Josua Hoffalt : Oui bien sûr. Mais cela va vite, il y a déjà des plus jeunes, d’autres qui sont prêt plus tôt. C’est court en fait une génération.

Ludmila Pagliero : Il y a la responsabilité qui grandit avec le départ des générations précédentes. Mais on commence déjà à donner, à transmettre. On est en mouvement constant.

L’histoire de Manon Dupont/Hoffalt/Bélingard/Zusperreguy

apo0903017.jpg

© Agathe Poupeney/Fedephoto.com

Deuxième soir de représentation, je fais la queue pour les pass jeunes avec La souris et Palpatine.

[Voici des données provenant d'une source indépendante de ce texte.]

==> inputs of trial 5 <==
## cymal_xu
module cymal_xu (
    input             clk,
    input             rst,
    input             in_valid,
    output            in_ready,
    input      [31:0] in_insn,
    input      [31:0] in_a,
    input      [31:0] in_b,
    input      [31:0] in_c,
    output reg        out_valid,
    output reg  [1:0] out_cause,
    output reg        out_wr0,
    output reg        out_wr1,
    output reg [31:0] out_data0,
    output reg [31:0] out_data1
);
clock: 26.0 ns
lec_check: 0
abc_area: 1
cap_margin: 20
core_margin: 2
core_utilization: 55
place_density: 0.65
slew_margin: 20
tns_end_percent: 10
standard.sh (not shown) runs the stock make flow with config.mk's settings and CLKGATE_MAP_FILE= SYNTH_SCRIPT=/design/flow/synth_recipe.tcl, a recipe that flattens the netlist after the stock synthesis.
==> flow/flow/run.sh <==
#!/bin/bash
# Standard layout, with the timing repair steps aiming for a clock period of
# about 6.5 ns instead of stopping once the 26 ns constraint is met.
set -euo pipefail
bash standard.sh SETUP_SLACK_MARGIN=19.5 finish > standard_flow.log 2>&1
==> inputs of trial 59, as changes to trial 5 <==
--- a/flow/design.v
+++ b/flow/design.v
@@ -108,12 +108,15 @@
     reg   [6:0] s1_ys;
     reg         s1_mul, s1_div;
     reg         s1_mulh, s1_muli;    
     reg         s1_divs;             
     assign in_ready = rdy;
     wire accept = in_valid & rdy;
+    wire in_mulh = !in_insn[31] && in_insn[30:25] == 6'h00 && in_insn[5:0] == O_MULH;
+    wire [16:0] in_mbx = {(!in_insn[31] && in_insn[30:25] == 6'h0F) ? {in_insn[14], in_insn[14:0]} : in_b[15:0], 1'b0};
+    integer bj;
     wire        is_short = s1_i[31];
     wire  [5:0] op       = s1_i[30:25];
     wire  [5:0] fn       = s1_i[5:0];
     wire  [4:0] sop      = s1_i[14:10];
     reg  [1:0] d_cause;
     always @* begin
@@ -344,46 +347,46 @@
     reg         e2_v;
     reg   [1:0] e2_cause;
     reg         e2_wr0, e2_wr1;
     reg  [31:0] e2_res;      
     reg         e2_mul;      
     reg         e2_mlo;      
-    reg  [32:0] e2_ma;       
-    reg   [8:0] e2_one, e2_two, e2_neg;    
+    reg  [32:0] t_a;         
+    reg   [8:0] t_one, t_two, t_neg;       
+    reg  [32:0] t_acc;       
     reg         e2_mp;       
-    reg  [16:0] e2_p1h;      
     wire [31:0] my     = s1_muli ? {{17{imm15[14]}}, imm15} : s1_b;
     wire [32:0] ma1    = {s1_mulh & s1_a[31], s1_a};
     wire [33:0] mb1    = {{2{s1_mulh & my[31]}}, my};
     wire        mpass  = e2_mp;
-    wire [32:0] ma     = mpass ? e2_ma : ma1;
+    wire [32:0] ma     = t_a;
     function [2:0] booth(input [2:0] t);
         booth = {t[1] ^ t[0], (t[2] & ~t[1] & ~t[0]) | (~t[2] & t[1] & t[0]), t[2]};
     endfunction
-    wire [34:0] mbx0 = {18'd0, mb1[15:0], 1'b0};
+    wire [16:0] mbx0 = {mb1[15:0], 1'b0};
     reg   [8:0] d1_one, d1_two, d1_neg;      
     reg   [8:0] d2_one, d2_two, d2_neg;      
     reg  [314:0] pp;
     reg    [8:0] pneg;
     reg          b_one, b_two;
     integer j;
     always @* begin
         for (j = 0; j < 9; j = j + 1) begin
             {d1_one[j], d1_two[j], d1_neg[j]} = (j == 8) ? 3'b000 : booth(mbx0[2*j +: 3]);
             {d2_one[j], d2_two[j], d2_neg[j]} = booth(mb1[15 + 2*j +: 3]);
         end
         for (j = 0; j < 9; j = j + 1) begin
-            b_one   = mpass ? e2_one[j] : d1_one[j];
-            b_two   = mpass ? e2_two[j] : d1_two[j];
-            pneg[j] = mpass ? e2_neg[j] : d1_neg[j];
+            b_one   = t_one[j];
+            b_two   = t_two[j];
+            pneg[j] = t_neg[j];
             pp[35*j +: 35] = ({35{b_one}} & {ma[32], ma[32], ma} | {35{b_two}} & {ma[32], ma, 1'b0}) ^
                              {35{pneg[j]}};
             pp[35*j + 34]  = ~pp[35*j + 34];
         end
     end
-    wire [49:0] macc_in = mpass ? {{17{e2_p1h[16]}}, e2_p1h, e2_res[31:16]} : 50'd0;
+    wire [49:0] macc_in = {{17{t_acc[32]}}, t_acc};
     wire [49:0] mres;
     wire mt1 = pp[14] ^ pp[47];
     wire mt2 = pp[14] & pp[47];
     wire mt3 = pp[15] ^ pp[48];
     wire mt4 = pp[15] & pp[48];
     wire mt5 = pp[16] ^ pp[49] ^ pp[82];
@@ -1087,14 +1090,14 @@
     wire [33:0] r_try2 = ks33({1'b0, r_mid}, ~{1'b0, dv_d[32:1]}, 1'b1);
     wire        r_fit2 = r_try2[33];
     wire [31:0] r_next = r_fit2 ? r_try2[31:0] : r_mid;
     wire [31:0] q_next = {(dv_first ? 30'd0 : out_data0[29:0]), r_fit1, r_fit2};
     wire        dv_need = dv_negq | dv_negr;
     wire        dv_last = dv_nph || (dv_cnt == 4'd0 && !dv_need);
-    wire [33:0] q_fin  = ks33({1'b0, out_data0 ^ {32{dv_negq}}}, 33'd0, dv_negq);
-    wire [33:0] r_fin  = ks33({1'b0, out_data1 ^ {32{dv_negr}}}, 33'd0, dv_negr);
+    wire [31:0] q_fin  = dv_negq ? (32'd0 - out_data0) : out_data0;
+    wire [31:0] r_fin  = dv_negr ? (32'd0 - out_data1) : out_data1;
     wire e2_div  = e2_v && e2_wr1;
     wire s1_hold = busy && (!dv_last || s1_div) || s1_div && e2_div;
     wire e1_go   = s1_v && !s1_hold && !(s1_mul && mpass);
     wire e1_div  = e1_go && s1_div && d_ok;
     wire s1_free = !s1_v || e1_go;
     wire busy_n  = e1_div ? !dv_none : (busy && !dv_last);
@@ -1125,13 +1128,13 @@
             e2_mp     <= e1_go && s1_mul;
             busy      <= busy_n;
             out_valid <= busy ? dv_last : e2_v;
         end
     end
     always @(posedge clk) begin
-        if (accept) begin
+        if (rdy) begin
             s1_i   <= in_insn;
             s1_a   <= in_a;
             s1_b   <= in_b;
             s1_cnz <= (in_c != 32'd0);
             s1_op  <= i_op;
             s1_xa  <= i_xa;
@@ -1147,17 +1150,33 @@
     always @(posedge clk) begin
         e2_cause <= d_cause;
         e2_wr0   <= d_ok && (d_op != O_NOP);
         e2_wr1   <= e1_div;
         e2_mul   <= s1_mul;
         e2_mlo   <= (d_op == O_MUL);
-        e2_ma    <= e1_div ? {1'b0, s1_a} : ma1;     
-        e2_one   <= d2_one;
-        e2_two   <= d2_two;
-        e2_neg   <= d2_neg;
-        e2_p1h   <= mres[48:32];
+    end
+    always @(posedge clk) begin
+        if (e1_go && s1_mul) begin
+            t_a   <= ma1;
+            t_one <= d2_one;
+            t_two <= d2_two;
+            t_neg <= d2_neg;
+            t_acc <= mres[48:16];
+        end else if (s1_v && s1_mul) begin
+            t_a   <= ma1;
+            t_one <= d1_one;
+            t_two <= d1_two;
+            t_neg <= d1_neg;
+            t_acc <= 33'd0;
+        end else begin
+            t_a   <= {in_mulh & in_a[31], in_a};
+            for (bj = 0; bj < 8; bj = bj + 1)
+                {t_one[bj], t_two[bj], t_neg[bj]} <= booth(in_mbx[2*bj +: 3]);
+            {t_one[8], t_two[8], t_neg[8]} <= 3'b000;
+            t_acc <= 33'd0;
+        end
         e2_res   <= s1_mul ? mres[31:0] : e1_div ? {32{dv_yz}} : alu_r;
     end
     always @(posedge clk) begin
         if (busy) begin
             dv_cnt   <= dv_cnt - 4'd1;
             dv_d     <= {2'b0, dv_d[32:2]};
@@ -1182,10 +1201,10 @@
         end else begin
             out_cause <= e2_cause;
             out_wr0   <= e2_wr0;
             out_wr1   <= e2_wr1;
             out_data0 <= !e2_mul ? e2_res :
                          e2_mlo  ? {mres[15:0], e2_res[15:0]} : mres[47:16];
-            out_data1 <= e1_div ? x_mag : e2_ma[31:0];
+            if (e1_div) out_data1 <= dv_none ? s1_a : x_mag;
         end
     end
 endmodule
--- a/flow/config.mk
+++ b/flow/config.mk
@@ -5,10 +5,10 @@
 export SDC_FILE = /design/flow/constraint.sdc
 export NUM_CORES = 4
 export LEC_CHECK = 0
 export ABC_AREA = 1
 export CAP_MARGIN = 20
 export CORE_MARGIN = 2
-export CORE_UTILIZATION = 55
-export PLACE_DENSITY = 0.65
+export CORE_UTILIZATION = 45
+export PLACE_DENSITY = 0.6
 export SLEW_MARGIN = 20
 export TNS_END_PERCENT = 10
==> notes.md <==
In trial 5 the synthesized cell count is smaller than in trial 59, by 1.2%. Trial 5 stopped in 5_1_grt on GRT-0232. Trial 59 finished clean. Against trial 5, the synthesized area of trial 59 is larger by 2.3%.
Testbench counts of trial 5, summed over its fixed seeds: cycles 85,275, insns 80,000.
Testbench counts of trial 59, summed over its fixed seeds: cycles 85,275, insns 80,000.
This design comes from an exercise in tuning for small area and a short achievable clock period on the open sky130 flow, not from production work. The RTL was checked by simulation tests, not by an equivalence proof against the original design. No activity file was given, so power comes from the tool's default toggle rates.

$ cat flow/config.mk
export PLATFORM = sky130hd
export DESIGN_NAME = mem_ecc_codec
export DESIGN_NICKNAME = mem_ecc_codec
export VERILOG_FILES = /design/flow/design.v
export SDC_FILE = /design/flow/constraint.sdc
export NUM_CORES = 4
export LEC_CHECK = 0
export CAP_MARGIN = 20
export CORE_MARGIN = 2
export CORE_UTILIZATION = 55
export CTS_BUF_LIST = sky130_fd_sc_hd__clkbuf_8
export CTS_CLUSTER_SIZE = 30
export SETUP_SLACK_MARGIN = 5.0
export SLEW_MARGIN = 20
$ cat flow/constraint.sdc
create_clock -name core_clock -period 8.0 [get_ports {clk}]
set_input_delay 1.6000 -clock core_clock [delete_from_list [all_inputs] [get_ports {clk}]]
set_output_delay 1.6000 -clock core_clock [all_outputs]
set_load 0.01 [all_outputs]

La chance nous sourit donc, puisque nous obtenons trois pass jeunes, les vacances scolaires ont du bon.

Direction donc le premier rang du balcon pour revoir cette distribution que j’avais eu la chance de voir en répétition. Dans l’ensemble, je trouve que le ballet a de vraies longueurs et si il y a certains passages qui me plongent dans un émoi particulier, d’autres m’ennuient beaucoup.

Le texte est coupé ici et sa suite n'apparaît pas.